Rubbing-sheet, sitz-bath, and head-bath; at noon, rubbing-sheet and sitz-bath; afternoon, packing-sheet twenty minutes, and tepid-bath.
If the packing-sheet heated soon, then to be changed for twenty minutes.
If symptoms continued, renew the rubbing-sheets, sitz, and head-baths, in the night.
Patient well in the afternoon.
Pain in the Breast.—A lady, two days after her confinement, had her breast hardened by milk, so that she could not endure the infant’s attempt to draw it. She applied the bandage, covered with a dry one; it was immediately soothing, and in less than an hour, the milk began to flow.

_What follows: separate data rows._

==> config.mk <==
export PLATFORM = sky130hd
export DESIGN_NAME = md5_stream_hasher
export DESIGN_NICKNAME = d
export VERILOG_FILES = /design/src/sv/md5sh_pkg.sv /design/src/sv/md5sh_buf.sv /design/src/sv/md5sh_core.sv /design/src/sv/md5_stream_hasher.sv
export SDC_FILE = /design/constraint.sdc
export NUM_CORES = 2
export LEC_CHECK = 0
export ABC_CLOCK_PERIOD_IN_PS = 21400
export BUFFER_PORTS_ARGS = -buffer_cell sky130_fd_sc_hd__buf_2
export CAP_MARGIN = 0
export CORE_ASPECT_RATIO = 1.25
export CORE_MARGIN = 5
export CORE_UTILIZATION = 55
export DETAILED_ROUTE_END_ITERATION = 10
export HOLD_SLACK_MARGIN = 0.15
export PLACE_DENSITY_LB_ADDON = 0.15
export SETUP_SLACK_MARGIN = 0.3
export SYNTH_ARGS = -nofsm -noshare
export SYNTH_HDL_FRONTEND = slang
export SYNTH_HIERARCHICAL = 1
export SYNTH_SLANG_ARGS = --single-unit
==> constraint.sdc <==
create_clock -name clk -period 21.4 [get_ports clk]
set_input_delay 5.35 -clock clk [delete_from_list [all_inputs] [get_ports clk]]
set_output_delay 5.35 -clock clk [all_outputs]
set_load 0.01 [all_outputs]
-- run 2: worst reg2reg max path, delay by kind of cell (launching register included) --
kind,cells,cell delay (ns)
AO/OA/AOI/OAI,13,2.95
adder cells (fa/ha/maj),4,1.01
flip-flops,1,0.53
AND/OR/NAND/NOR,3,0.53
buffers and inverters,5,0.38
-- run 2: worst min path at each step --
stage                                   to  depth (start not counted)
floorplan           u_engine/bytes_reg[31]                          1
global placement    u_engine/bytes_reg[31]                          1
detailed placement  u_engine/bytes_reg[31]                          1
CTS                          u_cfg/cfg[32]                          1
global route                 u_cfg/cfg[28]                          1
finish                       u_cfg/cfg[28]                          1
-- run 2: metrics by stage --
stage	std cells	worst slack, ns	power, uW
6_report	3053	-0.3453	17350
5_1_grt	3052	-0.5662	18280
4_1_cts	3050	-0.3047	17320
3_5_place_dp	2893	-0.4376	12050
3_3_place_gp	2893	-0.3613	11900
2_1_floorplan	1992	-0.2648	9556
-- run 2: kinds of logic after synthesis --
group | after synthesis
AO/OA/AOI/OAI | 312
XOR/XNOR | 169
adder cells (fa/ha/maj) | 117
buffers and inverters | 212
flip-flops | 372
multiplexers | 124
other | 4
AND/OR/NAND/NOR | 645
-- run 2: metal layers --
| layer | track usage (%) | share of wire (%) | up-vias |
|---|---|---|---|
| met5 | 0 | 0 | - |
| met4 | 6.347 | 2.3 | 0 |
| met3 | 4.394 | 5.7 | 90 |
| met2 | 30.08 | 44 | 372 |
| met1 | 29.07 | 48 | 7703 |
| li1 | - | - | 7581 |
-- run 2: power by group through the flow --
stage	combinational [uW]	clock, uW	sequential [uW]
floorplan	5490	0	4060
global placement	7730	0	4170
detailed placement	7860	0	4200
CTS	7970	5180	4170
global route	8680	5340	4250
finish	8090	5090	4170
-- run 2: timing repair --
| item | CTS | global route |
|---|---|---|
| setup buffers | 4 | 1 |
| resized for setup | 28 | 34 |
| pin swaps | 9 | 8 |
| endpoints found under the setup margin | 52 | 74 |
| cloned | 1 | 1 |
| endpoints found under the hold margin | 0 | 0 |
===== src/rtl/core/chained_hash_key_table_defines.svh =====
// ----------------------------------------------------------------------------
// chained hash key table assertion macros
// clocked assertion wrappers, compiled out when NO_ASSERTIONS is set
// ----------------------------------------------------------------------------
`ifndef CHAINED_HASH_KEY_TABLE_DEFINES_SVH
`define CHAINED_HASH_KEY_TABLE_DEFINES_SVH

`ifndef NO_ASSERTIONS
`define CHKT_ASSERT(lbl, prop, msg) \
  lbl: assert property (@(posedge clk) disable iff (!rst_n) prop) else $error(msg);
`define CHKT_ASSERT_RST(lbl, prop, msg) \
  lbl: assert property (@(posedge clk) prop) else $error(msg);
`else
`define CHKT_ASSERT(lbl, prop, msg)
`define CHKT_ASSERT_RST(lbl, prop, msg)
`endif

`endif


===== src/rtl/core/chkt_pkg.sv =====
// ----------------------------------------------------------------------------
// chkt_pkg
// shared widths, command and status codes and controller states
// ----------------------------------------------------------------------------
`timescale 1ns / 1ps
`default_nettype none

package chkt_pkg;

  localparam int KEY_W     = 31;
  localparam int CMD_W     = 2;
  localparam int STATUS_W  = 2;
  localparam int BUCKET_W  = 4;
  localparam int SLOT_W    = KEY_W + 1;

  typedef enum logic [CMD_W-1:0] {
    CMD_INSERT = 2'd0,
    CMD_SEARCH = 2'd1,
    CMD_DELETE = 2'd2
  } cmd_t;

  typedef enum logic [STATUS_W-1:0] {
    ST_OK   = 2'd0,
    ST_MISS = 2'd1,
    ST_DUP  = 2'd2,
    ST_FULL = 2'd3
  } status_t;

  typedef enum logic [1:0] {
    S_CLEAR,
    S_IDLE,
    S_HASH,
    S_UPDATE
  } state_t;

endpackage

`default_nettype wire


===== src/rtl/core/chkt_mod.sv =====
// ----------------------------------------------------------------------------
// chkt_mod
// key modulo bucket count by reciprocal multiplication, then a registered remainder step
// ----------------------------------------------------------------------------
`timescale 1ns / 1ps
`default_nettype none
`include "chained_hash_key_table_defines.svh"

module chkt_mod
  import chkt_pkg::*;
#(
  parameter int NUM_BUCKETS = 11
) (
  input  wire logic                           clk,
  input  wire logic                           rst_n,
  input  wire logic                           start,
  input  wire logic [KEY_W-1:0]               key,
  output logic                                done,
  output logic      [$clog2(NUM_BUCKETS)-1:0] rem
);

  localparam int REM_W  = $clog2(NUM_BUCKETS);
  localparam int SHIFT  = KEY_W + REM_W;
  localparam int PROD_W = 2 * KEY_W + 1;
  localparam logic [63:0] SCALE      = 64'd1 << SHIFT;
  localparam logic [63:0] RECIP_FULL = (SCALE + 64'(NUM_BUCKETS) - 64'd1) / 64'(NUM_BUCKETS);
  localparam logic [KEY_W:0] RECIP   = RECIP_FULL[KEY_W:0];
  localparam logic [REM_W-1:0] MOD_LO = REM_W'(NUM_BUCKETS);
  localparam logic [REM_W:0] MODULUS  = (REM_W + 1)'(NUM_BUCKETS);

  logic [PROD_W-1:0] prod;
  logic [REM_W-1:0]  qd;
  logic [REM_W-1:0]  q_lo_r;
  logic [REM_W-1:0]  key_lo_r;
  logic [REM_W-1:0]  rem_r;
  logic              stage_r;
  logic              done_r;

  // quotient is exact for every key below 2**KEY_W
  assign prod = PROD_W'(key) * PROD_W'(RECIP);

  // only the low remainder bits of key - quotient * modulus are needed
  assign qd = q_lo_r * MOD_LO;

  always_ff @(posedge clk) begin
    if (!rst_n) begin
      stage_r <= 1'b0;
      done_r  <= 1'b0;
    end else begin
      stage_r <= start;
      done_r  <= stage_r;
    end
  end

  always_ff @(posedge clk) begin
    if (start) begin
      q_lo_r   <= prod[SHIFT +: REM_W];
      key_lo_r <= key[REM_W-1:0];
    end
    if (stage_r) begin
      rem_r <= key_lo_r - qd;
    end
  end

  assign done = done_r;
  assign rem  = rem_r;

  `CHKT_ASSERT(a_rem_range, done_r |-> ({1'b0, rem_r} < MODULUS), "remainder out of range")
  `CHKT_ASSERT(a_done_after_stage, done_r |-> $past(stage_r), "done without a reduction")
  `CHKT_ASSERT(a_no_restart, stage_r |-> !start, "reduction restarted while busy")

endmodule

`default_nettype wire


===== config.mk =====
export PLATFORM = sky130hd
export DESIGN_NAME = chkt_mod
export DESIGN_NICKNAME = d
export VERILOG_FILES = /design/src/rtl/core/chkt_pkg.sv /design/src/rtl/core/chkt_mod.sv
export VERILOG_INCLUDE_DIRS = /design/src /design/src/rtl/core
export SDC_FILE = /design/constraint.sdc
export NUM_CORES = 1
export LEC_CHECK = 0
export ABC_CLOCK_PERIOD_IN_PS = 7400
export BUFFER_PORTS_ARGS = -buffer_cell sky130_fd_sc_hd__buf_2
export CAP_MARGIN = 20
export CORE_ASPECT_RATIO = 1.1
export CORE_MARGIN = 1.5
export CORE_UTILIZATION = 50
export CTS_CLUSTER_SIZE = 28
export DETAILED_ROUTE_END_ITERATION = 10
export PLACE_DENSITY = 0.69
export SETUP_SLACK_MARGIN = 0.3
export SYNTH_ARGS = -nofsm -noshare
export SYNTH_HDL_FRONTEND = slang
export SYNTH_SLANG_ARGS = --single-unit

===== constraint.sdc =====
create_clock -name clk -period 7.4 [get_ports clk]
set_input_delay 2.22 -clock clk [delete_from_list [all_inputs] [get_ports clk]]
set_output_delay 2.22 -clock clk [all_outputs]
set_load 0.02 [all_outputs]

# After elaboration in Yosys (flattened, before gate mapping)
# Cells that the tools add are included.
[word_totals]
regBits = 14
in_bits = 34
elab_cells = 8
[classes]
add_sub_neg = 1
n_mul = 2
[op_table]
columns = ["cell", "count"]
rows = [
  ["$mul A31 B32 Y39 const B", 1],
  ["$mul A4 B4 Y4 const B", 1],
  ["$sub A4 B4 Y4", 1],
]

# Longest topological paths before layout
[logic_depth]
ltp_word = 2
mapped_depth = 24
ltp_nobuf = 24

# Least setup slack after synthesis
# Ideal clock, no wire load.
[synth_timing]
path_kind = "in2reg"
start = "in key[10]"
end = "reg q_lo_r[1], data pin"
setup_ns = 0.262
arrival_time_ns = 7.456
required_ns = 7.138
path_slack_ns = -0.319
path_stages = 20
cell_sequence = "fa_1 -> fa_1 -> inv_1 -> fa_1 -> inv_1 -> fa_1 -> fa_1 -> fa_1 -> fa_1 -> inv_1 -> fa_1 -> inv_1 -> ha_1 -> a211o_1 -> a21oi_1 -> o21a_1 -> and3b_1 -> a211oi_2 -> a21oi_1 -> xor2_1"
[synth_between]
elab_chain_cells = 1
[synth_rtl]
columns = ["item", "line", "rtl"]
rows = [
  ["start, declared", "chkt_mod.sv:17", "input wire logic [KEY_W-1:0] key,"],
  ["$mul A31 B32 Y39", "chkt_mod.sv:40", "assign prod = PROD_W'(key) * PROD_W'(RECIP);"],
  ["net prod[36]", "chkt_mod.sv:31", "logic [PROD_W-1:0] prod;"],
  ["end signal, assigned", "chkt_mod.sv:57", "q_lo_r <= prod[SHIFT +: REM_W];"],
  ["end, declared", "chkt_mod.sv:33", "logic [REM_W-1:0] q_lo_r;"],
]
# The timed path passes the listed nets, and every way through them passes these cells.
# A chain may end at the register's enable or synchronous reset.

# Final worst setup path
[layout_timing]
start = "in key[5]"
end = "reg q_lo_r[3], data pin"
# The elaborated chain is that of the path after synthesis.

==> results_dict.tcl <==
set metrics [dict create \
    status "complete, but fails checks" \
    fp.dieW_um 136.9 \
    worst_slew_pin_slew_ns 0.4459 \
    register_area_um2 400.4 \
    wl_per_cell_um 17.14 \
    cts_max_level 1 \
    worstPathRequired_ns 7.40 \
    drive_gt1_share_pct 23.25 \
    ys_types 39 \
    worst-setup-path-type "in2reg" \
    syn_area_per_cell_um2 10.35 \
    dp_hpwl_mm 22.72 \
    cts_buffer_depth 2 \
    cts_tree "done" \
    setup_slack_ns -0.3756 \
    num_rows 53 \
    nFillCells 1553 \
    layout_commonest_cell "inv_1" \
    fin_util_pct 62.52 \
    violations "setup timing" \
    diodes 0 \
    gp_congestion 0.9432 \
    grt_pass1_wl_mm 38.32 \
    final_max_slew_viol_count 0 \
    finalHoldViolCount 0 \
    ant_nets 0 \
    die_area_mm2 0.02056 \
    grt_overflow 0 \
    antenna_found_initial 0 \
    ctsRootBufferMaster "clkbuf_16" \
    syn-num-nets 1430 \
    drc 0 \
    yosys_warnings 0 \
    arrival_ns 7.77 \
    finalCritPeriodShare_pct 105.1 \
    drv_cap 0 \
    mostFrequentLayoutCells "327 x inv_1, 209 x fa_1, 204 x ha_1, 164 x buf_4, 31 x buf_2" \
    area.growth.synth_to_final_pct 22.00 \
    max-slew-margin-rel_pct 70.07 \
    hp-class "reg2reg" \
    finalSetupViolCount 4 \
    ctsHoldBuffers 0 \
    syn_area_mm2 0.009854 \
    grt_start_max_net_pins 10 \
    skew_ns 0.002497 \
    timing.fmax_ghz 0.1286 \
    rsz0062_at_grt "yes" \
    multi_input_area_mm2 0.008472 \
    path_clk_slew_ns 0.05 \
    grt_usage_pct 24.80 \
    crit_fanout 3 \
    core-area_mm2 0.01923 \
    cts_buffers 3 \
    finalNetCount 1636 \
    io_pins 39 \
    numPortBuffers 38 \
    ys_ff_latch 14 \
    clock-sinks 14 \
    netlist_instances 952 \
    crit_path_start_kind "primary input" \
    fin_crit_ns 7.776 \
    vias 6873 \
    drt_first_pass_iters 4 \
    dieHeight_um 150.2 \
    grt_pass1_vias 7724 \
    via_per_inst 4.895 \
    endpoint_kind "register" \
    clk_latency_ns 0.24 \
    wl_mm 24.07 \
    drt_iter0_markers 213 \
    ys_seq_area_share_pct 4.063 \
    initial_core_util_pct 51.24 \
]
==> path summary, 6_finish.rpt <==
path / from / to / slack, ns / cells past startpoint
setup reg to reg: q_lo_r[0]$_DFFE_PP_ / rem[3]$_DFFE_PP_ / 5.13 / 8
setup / recovery: key[5] / q_lo_r[3]$_DFFE_PP_ / -0.38 / 20
hold reg to reg: stage_r$_SDFF_PN0_ / rem[1]$_DFFE_PP_ / 0.53 / 0
hold / removal: stage_r$_SDFF_PN0_ / rem[1]$_DFFE_PP_ / 0.53 / 0
==> Yosys cell counts (all sizes together) <==
cell       n  area (um2)
a21boi     2       15.02
a21oi     17       85.08
a211oi     4       35.03
o21bai     1       7.510
a31oi      1       6.260
nand3      7       35.03
nor2b      1       6.260
a311oi     1       8.760
and3       1       6.260
a211o      2       17.52
o2111ai    1       8.760
a2111oi    1       15.01
a21o       8       61.31
o22ai      1       6.260
nor3       4       20.02
xor2       9       78.83
xnor2     23       201.4
o211ai     1       7.510
and2       4       25.02
dfxtp      2       40.04
o21ai     15       75.07
and4       1       8.760
and3b      1       8.760
nand4      4       25.02
ha       223        2790
inv      346        1299
nor2      16       60.06
nand2b     2       12.51
or2        1       6.260
nor4       3       18.77
or3        1       6.260
o21a       3       22.52
nand2     11       41.29
edfxtp    12       360.4
o31a       1       8.760
fa       221        4424
==> metal layers <==
layer / part of all wire (%) / vias to the layer above / wire length, um / GRT usage, %
met5: 0 / - / 0 / 0
met4: 3.0 / 0 / 714 / 7.000
met3: 4.5 / 38 / 1077 / 2.458
met2: 51 / 140 / 12250 / 43.52
met1: 42 / 3439 / 10030 / 32.65
li1: - / 3256 / - / -
==> critical path, cell delays in order <==
cell,delay [ns]
buf_6,0.10
fa_1,0.53
ha_4,0.30
inv_2,0.03
fa_1,0.47
inv_1,0.05
fa_2,0.57
fa_1,0.45
fa_2,0.44
fa_1,0.53
inv_2,0.05
fa_1,0.54
inv_2,0.05
ha_4,0.26
nand4_1,0.19
a2111oi_4,0.42
a21boi_4,0.26
a21oi_4,0.08
o21bai_1,0.16
xnor2_1,0.08
==> cells by family after synthesis <==
kind of cell    after synthesis  synth area share, %
compound gates               59                3.860
xor+xnor                     32                2.844
fa+ha+maj                   444                73.21
flops                        14                4.063
simple gates                 57                2.844
buf+inv                     346                13.18
==> flip-flops by register name (all words and copies together) (netlist names) <==
name      count
done          1
stage_r       1
key_lo_r      4
q_lo_r        4
rem           4
==> through the flow <==
step	instance area [um2]	hold slack, ns	instances	TNS [ns]	setup slack (ns)
final	12020	0.5319	1404	-1.392	-0.3756
after global placement	11640	0.5138	1394	-2.584	-0.7320
after CTS	11860	0.5416	1401	-1.393	-0.3703
after floorplan	9961	0.5046	952	-0.9844	-0.2622
after detailed placement	11640	0.5311	1394	-2.828	-0.7987
after global routing	12020	0.5454	1404	-1.894	-0.5314
==> final cells by class <==
| type | count | share of cell area, % |
|---|---|---|
| sequential | 14 | 3.330 |
| tap | 247 | 2.570 |
| clock buffer | 4 | 0.7389 |
| timing repair buffer | 201 | 12.09 |
| multi-input combinational | 592 | 70.47 |
| inverter | 346 | 10.80 |
==> timing repair <==
item / 4_1_cts / 5_1_grt
pin swaps: 52 / 29
setup buffers: 3 / 3
endpoints found under the setup margin: 4 / 4
resized for setup: 30 / 36
Power is left out: the tool's default activity adds up to more than one toggle a clock period on the data nets, which glitch-free logic cannot reach.
--- config.mk ---
export PLATFORM = sky130hd
export DESIGN_NAME = chkt_ram
export DESIGN_NICKNAME = d
export VERILOG_FILES = /design/src/rtl/core/chained_hash_key_table_defines.svh /design/src/rtl/core/chkt_ram.sv
export SDC_FILE = /design/constraint.sdc
export NUM_CORES = 1
export LEC_CHECK = 0
export BUFFER_PORTS_ARGS = -buffer_cell sky130_fd_sc_hd__buf_2
export CORE_UTILIZATION = 60
export CTS_CLUSTER_SIZE = 24
export DETAILED_ROUTE_END_ITERATION = 10
export PLACE_DENSITY = 0.89
export SLEW_MARGIN = 20
export SYNTH_ARGS = -nofsm -noshare
export SYNTH_HDL_FRONTEND = slang
export SYNTH_SLANG_ARGS = --single-unit
--- constraint.sdc ---
create_clock -name clk -period 5.1 [get_ports clk]
set_input_delay 0.51 -clock clk [delete_from_list [all_inputs] [get_ports clk]]
set_output_delay 0.51 -clock clk [all_outputs]
set_load 0.05 [all_outputs]
--- src/rtl/core/chained_hash_key_table_defines.svh ---
// ----------------------------------------------------------------------------
// chained hash key table assertion macros
// clocked assertion wrappers, compiled out when NO_ASSERTIONS is set
// ----------------------------------------------------------------------------
`ifndef CHAINED_HASH_KEY_TABLE_DEFINES_SVH
`define CHAINED_HASH_KEY_TABLE_DEFINES_SVH

`ifndef NO_ASSERTIONS
`define CHKT_ASSERT(lbl, prop, msg) \
  lbl: assert property (@(posedge clk) disable iff (!rst_n) prop) else $error(msg);
`define CHKT_ASSERT_RST(lbl, prop, msg) \
  lbl: assert property (@(posedge clk) prop) else $error(msg);
`else
`define CHKT_ASSERT(lbl, prop, msg)
`define CHKT_ASSERT_RST(lbl, prop, msg)
`endif

`endif

--- src/rtl/core/chkt_ram.sv ---
// ----------------------------------------------------------------------------
// chkt_ram
// generic single write port, single read port ram with registered read
// ----------------------------------------------------------------------------
`timescale 1ns / 1ps
`default_nettype none

module chkt_ram #(
  parameter int WIDTH = 32,
  parameter int DEPTH = 16
) (
  input  wire logic                     clk,
  input  wire logic                     we,
  input  wire logic [$clog2(DEPTH)-1:0] waddr,
  input  wire logic [WIDTH-1:0]         wdata,
  input  wire logic [$clog2(DEPTH)-1:0] raddr,
  output logic      [WIDTH-1:0]         rdata
);

  logic [WIDTH-1:0] mem [DEPTH];

  always_ff @(posedge clk) begin
    if (we) begin
      mem[waddr] <= wdata;
    end
    rdata <= mem[raddr];
  end

endmodule

`default_nettype wire

Word-level counts from Yosys, hierarchy flattened

Memory sizes are Yosys's and may differ from the RTL's. A register that Yosys moved wholly into a read port is not among the register bits.
Index checks and enable logic that the tools add are counted.

Mux-type cells: 2

Operators by type and width:

| kind              | number |
|---|---|
| two-way mux 1 bit | 2 |

Flip-flop bits (word level): 0
Bits in writable memories: 512
Output and inout bits: 32
Word-level logic and storage cells: 3
Memories kept: 1

Memories:

| memory | words | width | rd ports | clocked after memory_dff | wr ports | line           | text |
|---|---|---|---|---|---|---|---|
| mem    | 16    | 32    | 1        | 1                        | 1        | chkt_ram.sv:20 | `logic [WIDTH-1:0] mem [DEPTH];` |

Depth between registers and ports, before layout

Gate-level depths: netlist of run 1.

Depth after elaboration: 2
Depth in mapped cells: 5
Mapped depth without buffers: 3

Least setup slack after synthesis of run 1

Ideal clock, no wire load.

Path kind: input to register
From: input port waddr[2]
To: memory mem[0][0], enable pin
Setup time: 0.461 ns
Data arrival time: 3.228 ns
Slack: 1.410 ns
Stages: 2
Buffers on the path: 0
Path through: or3b_2 -> nor3_1

RTL lines:

| item            | line           | text |
|---|---|---|
| start, declared | chkt_ram.sv:14 | `input wire logic [$clog2(DEPTH)-1:0] waddr,` |
| end, declared   | chkt_ram.sv:20 |  |

Straight into the memory's write port.

Worst setup path in the final report of run 1

From: input port waddr[3]
To: memory mem[12][27], enable pin

Straight into the memory's write port.

==> results of run 1 <==
## registers in the layout, indices dropped and copies added (netlist names)
register  cells
mem         512
rdata        32
## metrics by stage
stage | area, sq um | util, % | total power, uW | std cells | hold slack (ps)
2_1_floorplan | 19900 | - | 5460 | 838 | 609
3_3_place_gp | 20900 | 64.1 | 5620 | 1331 | 649
3_5_place_dp | 20900 | 64.3 | 5660 | 1333 | 657
4_1_cts | 22600 | 69.3 | 9340 | 1424 | 298
5_1_grt | 22600 | 69.4 | 9530 | 1427 | 300
6_report | 22600 | 69.5 | 9320 | 1429 | 316
## report_power, final
group          switching [uW]  internal [uW]  total [uW]
Clock                    1560           2170        3740
Sequential               40.8           5000        5040
Combinational             362            182         544
## cells by family (layout without fill, tap and decap cells)
logic type | after synthesis | after routing | synth area share, %
DFF | 544 | 544 | 80.7
buffers and inverters | 43 | 188 | 1.12
and+or+nand+nor | 59 | 59 | 1.27
muxes | 128 | 128 | 14.5
other | 0 | 4 | 0
AOI/OAI and AO/OA | 64 | 64 | 2.42
## synthesized netlist by cell type
cell and count:
edfxtp_1 512, mux4_2 128, a22oi_1 64, nand2_1 33, dfxtp_1 32, clkbuf_1 17
nor2_1 13, buf_4 11, buf_1 9, buf_2 4, nor3_1 4, buf_6 2
nand2b_1 2, nand3b_1 2, nor2b_1 2, and2_1 1, nand3_1 1, or3b_2 1
## worst max-delay path by stage
stage                   to  slack, ps  cells after the start
2_1_floorplan    mem[0][0]       1410                      2
3_3_place_gp    mem[0][17]       2230                      4
3_5_place_dp     rdata[31]       2240                      5
4_1_cts           rdata[9]       2800                      5
5_1_grt           rdata[9]       2670                      5
6_report       mem[12][27]       2850                      4
## metal layers
metal | up-vias | wire [um] | track usage, % | share of wire, %
met4 | 2 | 1620 | 11.8 | 3.6
met1 | 4980 | 15600 | 35.0 | 35
met5 | - | 12 | 0 | 0.027
met3 | 123 | 4270 | 5.53 | 9.5
li1 | 3786 | - | - | -
met2 | 694 | 23600 | 46.7 | 52
## area by class of cell
type                    count  share of cell area (%)
flip-flops and latches    544                    70.9
clock inverters            21                    1.00
multi-input cells         251                    16.6
diodes                      4                  0.0443
repair buffers             97                    2.79
well taps                 442                    2.45
clock buffers              70                    6.23
==> results.sh, run 1 <==
export IMPL_core_area_sq_um=32500
export IMPL_ff_latch_area_sq_um=16000
export IMPL_arrival_ps=2440
export IMPL_multiInputGateArea_sq_um=3760
export IMPL_finClkSkew_ps=29.6
export IMPL_ys_ff_latch=544
export IMPL_die_area_sq_um=33800
export IMPL_cts_setup_buffers=0
export IMPL_timing_final_ws_setup_ps=2850
export IMPL_fmaxAchievable_ghz=0.444
export IMPL_r2r_end="rdata[22]"
export IMPL_hp_start="wdata[10]"
export IMPL_drive_above_1_share_pct=32.3
export IMPL_wirelength_um=45200
export IMPL_grt_pass1_vias=10098
export IMPL_clk_latency_ps=560
export IMPL_cp_startpoint="waddr[3]"
export IMPL_crit_fanout=24
export IMPL_max_slew_margin_rel_pct=28.3
export IMPL_synth_top_area_share_pct=77.4
export IMPL_cts_tree="yes"
export IMPL_status="finished, final reports clean"
export IMPL_irDropWorstVdd_mv=0.230
export IMPL_crit_type="in2reg"
export IMPL_cp_start_kind="input pin"
export IMPL_dp_hpwl_um=22600
export IMPL_wl_per_cell_um=31.6
export IMPL_via_per_inst=6.71
export IMPL_final_setup_tns_ps=0
export IMPL_start_util_pct=61.0
export IMPL_grt_pass1_wl_um=65200
export IMPL_yosys_cell_types_count=18
export IMPL_worstMarginPinSlew_ps=1070
export IMPL_grt_max_degree=83
export IMPL_yosysWarnings=0
export IMPL_syn_nets=880
export IMPL_place_congestion=0.711
export IMPL_drt_iter0_drc=1159
export IMPL_cp_buffers_inverters=2
export IMPL_final_cell_mix="512 x edfxtp_1, 128 x mux4_2, 71 x buf_2, 64 x a22oi_1, 51 x clkbuf_16"
export IMPL_hold_end="mem[12][10]"
export IMPL_hp_class="in2reg"
export IMPL_hold_path_depth=1
export IMPL_nFillCells=1830
export IMPL_rows=66
export IMPL_period_needed_ps=2250
export IMPL_leakage_uw=0.00729
export IMPL_finalSetupViolations=0
export IMPL_drc=0
export IMPL_synthTopCellsByArea="edfxtp_1 77%, mux4_2 15%, dfxtp_1 3.2%, a22oi_1 2.4%, nand2_1 0.62%"
export IMPL_yosysSeqAreaShare_pct=80.7
export IMPL_ctsHtreeMaxLevel=2
export IMPL_die_w_um=184
export IMPL_drv_slew=0
export IMPL_antenna_found_initial=4
export IMPL_reg2reg_from="mem[11][22]"
export IMPL_path_delay_family="simple AND/OR/NAND/NOR gates"
export IMPL_grt_overflow=0
export IMPL_worstSetupEndpointType="flop"
export IMPL_max_stage_delay_ps=910
export IMPL_crit_chain="buf_2 -> nand3_1 -> nor3_2 -> buf_4"
export IMPL_clock_sinks=544
export IMPL_port_buffers=73
export IMPL_cts_buffers_inserted=49
export IMPL_synth_top_area_cell="edfxtp_1"
export IMPL_rsz0062_at_grt="false"
export IMPL_vias=9585
export IMPL_critPathRequiredTime_ps=5290
export IMPL_pre_cts_ws_ps=2240
export IMPL_cts_hold_buf=0
export IMPL_nets=985
export IMPL_synth_area_sq_um=19900
export IMPL_areaGrowthSynthToFinish_pct=13.8
export IMPL_ctsResizeCount=0
export IMPL_drtPass1Iterations=5
export IMPL_hold_viol=0
export IMPL_fp_dieH_um=184
export IMPL_drv_cap=0
export IMPL_clkTransAtPathRegs_ps=70
export IMPL_crit_slowest_cell="nor3_2"
export IMPL_clk_path_buf_depth=3
export IMPL_root_buffer="clkbuf_16"
export IMPL_final_common_cell="edfxtp_1"
export IMPL_syn_area_per_cell_sq_um=23.7
export IMPL_reg2reg_setup_slack_ps=3640
export IMPL_powerDensity_nw_per_um2=412
export IMPL_io_pins=74
export IMPL_r2r_cells=3
export IMPL_final_antenna_net_count=0
export IMPL_gr_usage_all_layers_pct=27.6
export IMPL_syn_inst=838
export IMPL_fin_crit_sh_pct=44.1
Power figures use the tool's default switching activity.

The Whites.—These find a certain cure in hydropathy. Very often sitz-bath, beginning with tepid water and afterwards using cold and injections, effect the object. When they do not, rubbing sheet and the douche are resorted to.
A case within my knowledge was cured by the following treatment:
Three tepid sitz-baths 60° daily; morning, two packing sheets; one fifteen minutes, the other twenty-five minutes, followed by cold bath, with cold water thrown over the body; afternoon, the sheets were repeated, and either a rubbing sheet or cold bath. When patient did not feel well the tepid bath was used. Body bandage worn always.
LVI.—Change of Life in Females.
Health would be re-established by a few months’ treatment—such as rubbing-sheets and douche; drinking water and wearing the bandage. Those who cannot devote time to go to Gräfenberg, should take a rubbing sheet every morning, wear a waist bandage, and drink seven or eight tumblers of water a-day.